Business Class

I’d never heard of Cardiff Business Club until Friday afternoon, when I received a message that they were hosting a lecture by Dr Lyndon Evans, the Director of the Large Hadron Collider experiment at CERN in Geneva, followed by a dinner, and had sent a bunch of invitations to the School of Physics & Astronomy at Cardiff University, where I work.

Given the short notice it was a bit of a scramble to get a group together, but in the end eight of us – 3 staff and 5 students – headed off in taxis yesterday to the swish St David’s Hotel in Cardiff Bay for the welcoming reception.

Earlier in the day I’d been in contact with Alun  Davies, the Secretary of Cardiff Business Club, who had asked me  if I would deliver the vote of thanks at the end of Dr Evans’ lecture.  Naturally, I agreed to do the honours. I’m not actually a particle physicist, of course, but I was the closest thing available. This all meant that, instead of joining my colleagues at the reception, I went off to meet the speaker and various officers of the club in a private lounge where we were plied with drinks and canapés. As well as meeting Lyn Evans, I also got the chance to chat with the Club Chairman, legendary former rugby international Gerald Davies who is an extremely friendly and charming bloke.

Thence it was downstairs to the lecture, during which I sat on the platform, facing the audience, from where it was extremely difficult to see the speaker’s slides. It was a 30-minute overview of the science, technology, and even politics behind the LHC, which went down extremely well. I remember this quote in particular

The greatest economic benefits of scientific research have always resulted from advances in fundamental knowledge rather than the search for specific applications.

It’s  particularly interesting, in the light of  government suggestions that we should  focus science funding more on applied sciences and technology, to note that this remark was made by Margaret Thatcher.

At the end I did my best to keep my vote of thanks as brief as possible – brevity has never been my strong suit, I’m afraid – and we then went off to dinner, with me rejoining the physics crowd at their table in a far-flung corner of the room.

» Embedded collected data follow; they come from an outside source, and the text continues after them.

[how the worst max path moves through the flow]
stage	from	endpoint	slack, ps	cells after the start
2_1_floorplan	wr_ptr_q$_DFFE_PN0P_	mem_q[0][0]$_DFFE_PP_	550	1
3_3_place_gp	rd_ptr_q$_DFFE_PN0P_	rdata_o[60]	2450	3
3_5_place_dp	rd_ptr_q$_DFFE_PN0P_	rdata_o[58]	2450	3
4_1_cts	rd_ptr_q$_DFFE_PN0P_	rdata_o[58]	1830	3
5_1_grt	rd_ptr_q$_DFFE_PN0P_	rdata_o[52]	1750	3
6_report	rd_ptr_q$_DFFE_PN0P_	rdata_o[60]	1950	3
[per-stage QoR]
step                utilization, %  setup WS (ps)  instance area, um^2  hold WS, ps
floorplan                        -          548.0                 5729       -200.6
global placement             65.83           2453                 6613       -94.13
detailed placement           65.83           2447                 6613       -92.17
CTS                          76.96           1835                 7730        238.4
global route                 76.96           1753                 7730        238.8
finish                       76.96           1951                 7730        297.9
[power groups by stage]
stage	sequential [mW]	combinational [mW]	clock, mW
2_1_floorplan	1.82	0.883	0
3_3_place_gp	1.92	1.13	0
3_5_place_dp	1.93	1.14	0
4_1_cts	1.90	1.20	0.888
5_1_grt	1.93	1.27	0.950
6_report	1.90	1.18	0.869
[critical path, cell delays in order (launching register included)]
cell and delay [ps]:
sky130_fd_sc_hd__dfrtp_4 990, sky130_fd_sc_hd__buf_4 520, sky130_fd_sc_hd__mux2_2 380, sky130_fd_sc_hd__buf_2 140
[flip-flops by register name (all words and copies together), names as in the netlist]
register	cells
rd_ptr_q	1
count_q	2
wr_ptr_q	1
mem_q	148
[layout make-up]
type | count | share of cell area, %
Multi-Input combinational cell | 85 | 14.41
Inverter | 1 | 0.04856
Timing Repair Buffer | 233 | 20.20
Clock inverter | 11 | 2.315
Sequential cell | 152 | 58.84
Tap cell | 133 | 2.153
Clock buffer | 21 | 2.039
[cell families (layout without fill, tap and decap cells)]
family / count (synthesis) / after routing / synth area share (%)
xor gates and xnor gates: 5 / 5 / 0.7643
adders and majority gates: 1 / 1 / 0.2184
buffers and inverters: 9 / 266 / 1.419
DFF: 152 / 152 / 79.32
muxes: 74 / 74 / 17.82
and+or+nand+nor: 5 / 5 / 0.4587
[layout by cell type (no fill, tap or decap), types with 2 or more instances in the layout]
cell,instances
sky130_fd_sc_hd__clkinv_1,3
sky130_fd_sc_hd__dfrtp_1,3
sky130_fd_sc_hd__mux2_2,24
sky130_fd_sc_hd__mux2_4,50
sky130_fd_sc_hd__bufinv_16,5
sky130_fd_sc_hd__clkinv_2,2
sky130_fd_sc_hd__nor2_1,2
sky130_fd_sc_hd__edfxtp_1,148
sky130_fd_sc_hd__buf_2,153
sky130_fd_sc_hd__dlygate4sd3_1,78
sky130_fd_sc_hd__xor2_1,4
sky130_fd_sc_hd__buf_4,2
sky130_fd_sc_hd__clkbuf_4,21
<file path="config.mk">
export PLATFORM = sky130hd
export DESIGN_NAME = tpiu_front
export DESIGN_NICKNAME = d
export VERILOG_FILES = /design/src/rtl/tpiu_pkg.sv /design/src/rtl/tpiu_front.sv
export SDC_FILE = /design/constraint.sdc
export NUM_CORES = 1
export LEC_CHECK = 0
export BUFFER_PORTS_ARGS = -buffer_cell sky130_fd_sc_hd__buf_2
export CAP_MARGIN = 30
export CORE_MARGIN = 2
export CORE_UTILIZATION = 48
export DETAILED_ROUTE_END_ITERATION = 16
export GPL_ROUTABILITY_DRIVEN = 0
export PLACE_DENSITY = 0.82
export SYNTH_ARGS = -nofsm -noshare
export SYNTH_HDL_FRONTEND = slang
export SYNTH_SLANG_ARGS = --single-unit
</file>
<file path="constraint.sdc">
create_clock -name clk_i -period 5.2 [get_ports clk_i]
set_input_delay 0.26 -clock clk_i [delete_from_list [all_inputs] [get_ports clk_i]]
set_output_delay 0.26 -clock clk_i [all_outputs]
set_load 0.1 [all_outputs]
</file>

Not surprisingly, the dinner turned out to be quite a formal affair – preceded by grace and followed by the loyal toast – which I think made some of our party feel a little bit uncomfortable, but at least it was all free! The room was dominated by men in suits who all looked like they were used to going everywhere Business Class. We academics usually travel by  Economy Class only.

Proceedings drew to a close quite early, at 10pm. Unfortunately, the temptation to adjourn to the pub for a “quick drink” proved too strong to resist.

I got home at 2.30am.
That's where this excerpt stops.